Perché allora piaceva tanto questo veterano della marina militare votato ad una pubblicità come commercio dell’anima più che anima del commercio? Perché la sua sgarbatezza era sempre accomodante verso se stesso: non era un suggeritore di manierismi cortesi da marketing 4.0 così improbabili e artefatti da porre in essere, no, lui dimostrava che si poteva raggiungere mammona restando fedeli alla propria maleducazione, senza tradirla e cementificarla dentro alla valigetta del perfetto venditore che contrariamente al dogma non ha per lui sempre ragione, ma viene deriso, sbeffeggiato, talvolta perfino allontanato. Ecco perché il suo monte dei pegni a Las Vegas era meta di pellegrinaggio esistenziale, perché si voleva vedere l’ombra (delle stesse fattezze e cromatismi della persona) di colui che è riuscito, come Tom Sawyer a convincere che bisogna esser pagati per poterlo aiutare a dipingere il suo steccato.

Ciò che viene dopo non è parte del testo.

Source: an optimization exercise on an open RTL-to-GDS flow (aim: small area). Production flows keep margins and buffers that such runs may drop. RTL that was checked went through simulation tests only; none was proved equivalent to the original. No activity file was given, so power comes from the tool's default toggle rates.

==> run R: inputs <==
==> flow/design.v <==
module SEG7_LUT(oSEG, iDIG);
input  [2:0] iDIG;
output [6:0] oSEG;
wire a = iDIG[0], b = iDIG[1], c = iDIG[2];
assign oSEG[0] = ~b & (a ^ c);               
assign oSEG[1] = c & (a ^ b);                
assign oSEG[2] = ~c & b & ~a;                
assign oSEG[3] = oSEG[0] | (a & b & c);      
assign oSEG[4] = a | (c & ~b);               
assign oSEG[5] = (~c & (a | b)) | (a & b);   
assign oSEG[6] = (~c & ~b) | (a & b & c);    
endmodule
module slotmachine(
	input        MAX10_CLK1_50,
	output [7:0] HEX0,
	output [7:0] HEX1,
	output [7:0] HEX2,
	input  [1:0] KEY,
	input  [0:0] SW
);
wire clk = MAX10_CLK1_50;
reg [1:0] rc;
always @(posedge clk) rc <= SW[0] ? {rc[1] | rc[0], rc[1] | ~rc[0]} : 2'b00;
wire rst = ~(rc[1] & rc[0]);
reg [8:0] kc;
wire kev = (kc == 9'b001000011);
always @(posedge clk)
	if (rst | kev) kc <= 9'd0;
	else kc <= {kc[7:0], ~(kc[8] ^ kc[4])};
reg [9:0] tc;
wire tick = (tc == 10'b0101100100);
always @(posedge clk)
	if (rst | tick) tc <= 10'd0;
	else tc <= {tc[8:0], ~(tc[9] ^ tc[6])};
reg [9:0] L;
always @(posedge clk)
	if (rst) L <= 10'd0;
	else L <= {L[8:0], ~(L[9] ^ L[8])};
reg sf, pf;
always @(posedge clk)
	if (rst) begin sf <= 1'b0; pf <= 1'b0; end
	else if (kev) begin sf <= ~KEY[0]; pf <= ~KEY[1]; end
localparam IDLE = 3'd0, RUN = 3'd1, S0 = 3'd2, S1 = 3'd3, S2 = 3'd4;
reg [2:0] st;
reg [14:0] sc;
wire stopping = (st == S0) | (st == S1) | (st == S2);
wire d1 = (sc == 15'b001001010111010);
wire d2 = (sc == 15'b100010111100110);
wire d3 = (sc == 15'b100101010011001);
always @(posedge clk)
	if (rst) st <= IDLE;
	else case (st)
		IDLE: if (sf) st <= RUN;
		RUN:  if (pf) st <= S0;
		S0:   if (d1) st <= S1;
		S1:   if (d2) st <= S2;
		S2:   if (d3) st <= IDLE;
		default: st <= IDLE;
	endcase
always @(posedge clk)
	if (rst | ~stopping) sc <= 15'd0;
	else sc <= {sc[13:0], ~(sc[14] ^ sc[13])};
wire active = (st == RUN) | stopping;
wire adv = tick & active;
wire en0 = tick & ((st == RUN) | (st == S0));
wire en1 = tick & ((st == RUN) | (st == S0) | (st == S1));
wire en2 = adv & ~((st == S2) & d3);
reg [1:0] p;
always @(posedge clk)
	if (rst) p <= 2'd0;
	else if (adv) p <= (p == 2'd2) ? 2'd0 : p + 2'd1;
wire [2:0] sl0 = L[2:0], sl1 = L[5:3], sl2 = L[8:6];
reg [2:0] r0, r1, r2;
always @(posedge clk)
	if (rst) begin r0 <= 3'd0; r1 <= 3'd0; r2 <= 3'd0; end
	else begin
		if (en0) r0 <= (p == 2'd0) ? sl0 : (p == 2'd1) ? sl1 : sl2;
		if (en1) r1 <= (p == 2'd0) ? sl2 : (p == 2'd1) ? sl0 : sl1;
		if (en2) r2 <= (p == 2'd0) ? sl1 : (p == 2'd1) ? sl2 : sl0;
	end
SEG7_LUT u0(.oSEG(HEX0[6:0]), .iDIG(r2));
SEG7_LUT u1(.oSEG(HEX1[6:0]), .iDIG(r1));
SEG7_LUT u2(.oSEG(HEX2[6:0]), .iDIG(r0));
assign HEX0[7] = 1'b1;
assign HEX1[7] = 1'b1;
assign HEX2[7] = 1'b1;
endmodule
From an optimization exercise on the open Yosys and OpenROAD flow, aimed at a short achievable clock period and few clock cycles; shortcuts taken in it are not production practice. Only simulation tests tie the RTL to the original design; equivalence was not proved. Power figures rest on the tool's default switching activity, not on a simulated workload.

File: flow/run.sh
#!/bin/bash
set -euo pipefail
MARGIN=7.6

# 1. standard synthesis, unchanged
bash standard.sh synth > synth.log 2>&1

# 2. floorplan to final layout, with the setup-repair margin
sed "s|\"\${@:-finish}\"|SETUP_SLACK_MARGIN=$MARGIN \"\${@:-finish}\"|" standard.sh > standard_margin.sh
grep -q "SETUP_SLACK_MARGIN=$MARGIN" standard_margin.sh
bash standard_margin.sh finish > layout.log 2>&1
test -f out/final.def
File: standard.sh
#!/bin/bash
# synth_recipe.tcl (not shown) runs the flow's synth.tcl, then flattens the netlist and writes it again
# the make line also repeats each setting of config.mk as NAME=value (left out here)
make -C /OpenROAD-flow-scripts/flow DESIGN_CONFIG=/design/flow/config.mk WORK_HOME=/design/flow/orfs CLKGATE_MAP_FILE= SYNTH_SCRIPT=/design/flow/synth_recipe.tcl "${@:-finish}"
File: config.mk
export PLATFORM = sky130hd
export DESIGN_NAME = rv32i
export DESIGN_NICKNAME = rv32i
export VERILOG_FILES = /design/flow/design.v
export SDC_FILE = /design/flow/constraint.sdc
export NUM_CORES = 4
export LEC_CHECK = 0
export CAP_MARGIN = 20
export CORE_MARGIN = 2
export CORE_UTILIZATION = 40
export SLEW_MARGIN = 20
export TNS_END_PERCENT = 5
File: constraint.sdc
create_clock -name core_clock -period 11.0 [get_ports {clk}]
set_input_delay 2.2000 -clock core_clock [delete_from_list [all_inputs] [get_ports {clk}]]
set_output_delay 2.2000 -clock core_clock [all_outputs]
set_load 0.01 [all_outputs]
File: design.v
`timescale 1ns / 1ps
module immgen(
  input i_type, s_type, b_type, u_type, j_type,
  input [31:7] inst,
  output [31:0] imm
);
assign imm = ({32{i_type}} & {{21{inst[31]}}, inst[30:20]}) |
             ({32{s_type}} & {{21{inst[31]}}, inst[30:25], inst[11:7]}) |
             ({32{b_type}} & {{20{inst[31]}}, inst[7], inst[30:25], inst[11:8], 1'b0}) |
             ({32{u_type}} & {inst[31:12], 12'b0}) |
             ({32{j_type}} & {{12{inst[31]}}, inst[19:12], inst[20], inst[30:21], 1'b0});
endmodule
`timescale 1ns / 1ps
module regfile(
    input [4:0] a_rs1,
	output [31:0] rs1,
	input [4:0] a_rs2,
	output [31:0] rs2,
	input [4:0] a_rd,
	input [31:0] rd,
	input we,
	input clk
);
reg [31:0] regfile [31:0];
assign rs1 = a_rs1!=0 ? regfile[a_rs1] : 0;
assign rs2 = a_rs2!=0 ? regfile[a_rs2] : 0;
always @(posedge clk) begin
	if (we)
		regfile[a_rd] <= rd;
end
endmodule
`timescale 1ns / 1ps
module branchcomp (
    input [31:0] a,
    input [31:0] b,
    input br_un,
    output br_eq,
	output br_lt
);
wire [32:0] as = {~br_un & a[31], a};
wire [32:0] bs = {~br_un & b[31], b};
assign br_eq = a == b;
assign br_lt = $signed(as) < $signed(bs);
endmodule
`timescale 1ns / 1ps
module alu (
    input [31:0] a, b,
    input sub,           
    input arith,         
    input sel_add, sel_sll, sel_sr, sel_slt, sel_xor, sel_or, sel_and,
    input lt,            
    output [31:0] sum,
    output [31:0] result
);
wire [31:0] sum_a = a + b;
wire [31:0] sum_s = a - b;
assign sum = sub ? sum_s : sum_a;
wire [31:0] sll = a << b[4:0];
wire [32:0] sr = $signed({arith & a[31], a}) >>> b[4:0];
assign result = ({32{sel_add & ~sub}} & sum_a) |
                ({32{sub}} & sum_s) |
                ({32{sel_sll}} & sll) |
                ({32{sel_sr}}  & sr[31:0]) |
                ({32{sel_slt}} & {31'b0, lt}) |
                ({32{sel_xor}} & (a ^ b)) |
                ({32{sel_or}}  & (a | b)) |
                ({32{sel_and}} & (a & b));
endmodule
`timescale 1ns / 1ps
module loadstoreunit(
    input [2:0] st_funct3,
    input [1:0] st_addr,
    input [31:0] st_data,
    input st_en,
    output [31:0] st_wdata,
    output [3:0] st_we,
    input [2:0] ld_funct3,
    input [1:0] ld_addr,
    output [11:0] ld_sel_next,
    input [11:0] ld_sel,
    input [31:0] data_rdata,
    output [31:0] ld_data
);
assign st_wdata = (st_funct3[1:0] == 2'b00) ? {4{st_data[7:0]}} :
                  (st_funct3[1:0] == 2'b01) ? {2{st_data[15:0]}} :
                  st_data;
wire [3:0] we_b = 4'b0001 << st_addr;
wire [3:0] we_h = st_addr[1] ? 4'b1100 : 4'b0011;
assign st_we = ~st_en ? 4'b0000 :
               (st_funct3[1:0] == 2'b00) ? we_b :
               (st_funct3[1:0] == 2'b01) ? we_h :
               4'b1111;
wire ld_b = ld_funct3[1:0] == 2'b00;
wire ld_h = ld_funct3[1:0] == 2'b01;
wire ld_w = ~ld_b & ~ld_h;
wire ld_s = ~ld_funct3[2];
wire [3:0] lane_b = 4'b0001 << ld_addr;
wire [3:0] lane_h = ld_addr[1] ? 4'b0100 : 4'b0001;
wire [3:0] b0_n = ld_b ? lane_b : ld_h ? lane_h : 4'b0001;
wire [1:0] b1_n = ld_w ? 2'b01 : ld_h ? (ld_addr[1] ? 2'b10 : 2'b01) : 2'b00;
wire [3:0] e_n = ~ld_s ? 4'b0000 : ld_b ? lane_b : ld_h ? (ld_addr[1] ? 4'b1000 : 4'b0010) : 4'b0000;
assign ld_sel_next = {ld_b, ld_w, e_n, b1_n, b0_n};
wire [3:0] b0 = ld_sel[3:0];
wire [1:0] b1 = ld_sel[5:4];
wire [3:0] e  = ld_sel[9:6];
wire sel_w = ld_sel[10];
wire sel_b = ld_sel[11];
wire [7:0] lane0 = data_rdata[7:0];
wire [7:0] lane1 = data_rdata[15:8];
wire [7:0] lane2 = data_rdata[23:16];
wire [7:0] lane3 = data_rdata[31:24];
wire ext = (e[0] & lane0[7]) | (e[1] & lane1[7]) | (e[2] & lane2[7]) | (e[3] & lane3[7]);
wire [7:0] byte0 = ({8{b0[0]}} & lane0) | ({8{b0[1]}} & lane1) | ({8{b0[2]}} & lane2) | ({8{b0[3]}} & lane3);
wire [7:0] byte1 = ({8{b1[0]}} & lane1) | ({8{b1[1]}} & lane3) | {8{ext & sel_b}};
wire [7:0] byte2 = ({8{sel_w}} & lane2) | {8{ext}};
wire [7:0] byte3 = ({8{sel_w}} & lane3) | {8{ext}};
assign ld_data = {byte3, byte2, byte1, byte0};
endmodule
`timescale 1ns / 1ps
module controlunit(
	input [4:0] opcode,
	input [2:0] funct3,
	input funct7,
	input [4:0] rd,
	output is_load, is_store, is_branch, is_jal, is_jalr, is_sys, is_addi,
	output uses_rs1, uses_rs2,
	output wen,
	output i_type, s_type, b_type, u_type, j_type,
	output a_pc, a_zero, b_imm,
	output sub, arith, cmp_un,
	output sel_add, sel_sll, sel_sr, sel_slt, sel_xor, sel_or, sel_and, sel_link
);
localparam [4:0] LOAD = 5'b00000;
localparam [4:0] OP_IMM = 5'b00100;
localparam [4:0] AUIPC = 5'b00101;
localparam [4:0] STORE = 5'b01000;
localparam [4:0] OP = 5'b01100;
localparam [4:0] LUI = 5'b01101;
localparam [4:0] BRANCH = 5'b11000;
localparam [4:0] JALR = 5'b11001;
localparam [4:0] JAL = 5'b11011;
localparam [4:0] SYSTEM = 5'b11100;
wire op     = opcode == OP;
wire op_imm = opcode == OP_IMM;
wire lui    = opcode == LUI;
wire auipc  = opcode == AUIPC;
wire alu_op = op | op_imm;
assign is_load   = opcode == LOAD;
assign is_store  = opcode == STORE;
assign is_branch = opcode == BRANCH;
assign is_jal    = opcode == JAL;
assign is_jalr   = opcode == JALR;
assign is_sys    = opcode == SYSTEM;
assign is_addi   = op_imm & (funct3 == 3'b000);
assign uses_rs1 = alu_op | is_load | is_store | is_branch | is_jalr;
assign uses_rs2 = op | is_store | is_branch;
assign wen = (alu_op | lui | auipc | is_load | is_jal | is_jalr) & (rd != 5'd0);
assign i_type = op_imm | is_load | is_jalr;
assign s_type = is_store;
assign b_type = is_branch;
assign u_type = lui | auipc;
assign j_type = is_jal;
assign a_pc   = auipc;
assign a_zero = lui;
assign b_imm  = ~(op | is_branch);
assign sub    = op & funct7 & (funct3 == 3'b000);
assign arith  = funct7;
assign cmp_un = is_branch ? funct3[1] : funct3[0];
assign sel_add  = (alu_op & (funct3 == 3'b000)) | is_load | is_store | lui | auipc;
assign sel_sll  = alu_op & (funct3 == 3'b001);
assign sel_slt  = alu_op & (funct3[2:1] == 2'b01);
assign sel_xor  = alu_op & (funct3 == 3'b100);
assign sel_sr   = alu_op & (funct3 == 3'b101);
assign sel_or   = alu_op & (funct3 == 3'b110);
assign sel_and  = alu_op & (funct3 == 3'b111);
assign sel_link = is_jal | is_jalr;
endmodule
Context: an optimization exercise on an open-source flow, tuned for small area and a short achievable clock period. The choices shown serve that exercise and are no tape-out recipe. Function was not checked in any run shown here: the RTL went through the layout flow alone. Power figures rest on the tool's default switching activity, not on a simulated workload.

[config.mk]
export PLATFORM = sky130hd
export DESIGN_NAME = mac_demo
export DESIGN_NICKNAME = mac_demo
export VERILOG_FILES = /design/flow/design.v
export SDC_FILE = /design/flow/constraint.sdc
export NUM_CORES = 4
export LEC_CHECK = 0
export ABC_AREA = 1
export CAP_MARGIN = 20
export CORE_MARGIN = 2
export CORE_UTILIZATION = 40
export SETUP_SLACK_MARGIN = 2.0
export SLEW_MARGIN = 20
export SYNTH_HIERARCHICAL = 1
export SYNTH_MINIMUM_KEEP_SIZE = 0
[standard.sh]
#!/bin/bash
# synth_recipe.tcl (not shown) runs the flow's synth.tcl, then flattens the netlist and writes it again
# the make line also repeats each setting of config.mk as NAME=value (left out here)
make -C /OpenROAD-flow-scripts/flow DESIGN_CONFIG=/design/flow/config.mk WORK_HOME=/design/flow/orfs CLKGATE_MAP_FILE= SYNTH_SCRIPT=/design/flow/synth_recipe.tcl "${@:-finish}"
[flow/run.sh]
#!/bin/bash
# The standard layout (the standard.sh, unchanged synthesis), except that
# the port buffers are plain buffers and the clock-delay buffer cells are not
# used anywhere. The make output goes to standard.log; ORFS keeps each step's
# log under orfs/logs/.
set -uo pipefail
export BUFFER_PORTS_ARGS="-buffer_cell sky130_fd_sc_hd__buf_2"
export DONT_USE_CELLS="sky130_fd_sc_hd__clkdlybuf4s15_1 sky130_fd_sc_hd__clkdlybuf4s15_2 sky130_fd_sc_hd__clkdlybuf4s18_1 sky130_fd_sc_hd__clkdlybuf4s18_2 sky130_fd_sc_hd__clkdlybuf4s25_1 sky130_fd_sc_hd__clkdlybuf4s25_2 sky130_fd_sc_hd__clkdlybuf4s50_1 sky130_fd_sc_hd__clkdlybuf4s50_2"
bash standard.sh > standard.log 2>&1
[constraint.sdc]
create_clock -name core_clock -period 7.0 [get_ports {clk}]
set_input_delay 1.4000 -clock core_clock [delete_from_list [all_inputs] [get_ports {clk}]]
set_output_delay 1.4000 -clock core_clock [all_outputs]
set_load 0.01 [all_outputs]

Nessuno dinanzi a lui mostrava complessi di inferiorità, dai giochi improvvisati nel retrobottega fino alle previsioni risultava sempre il peggiore, eppure era il vincente, il capo con il cappello bianco sul capo. Il suo (pre)occuparsi solo del business come esorcismo alla morte era una forma teurgica in una società smarrita.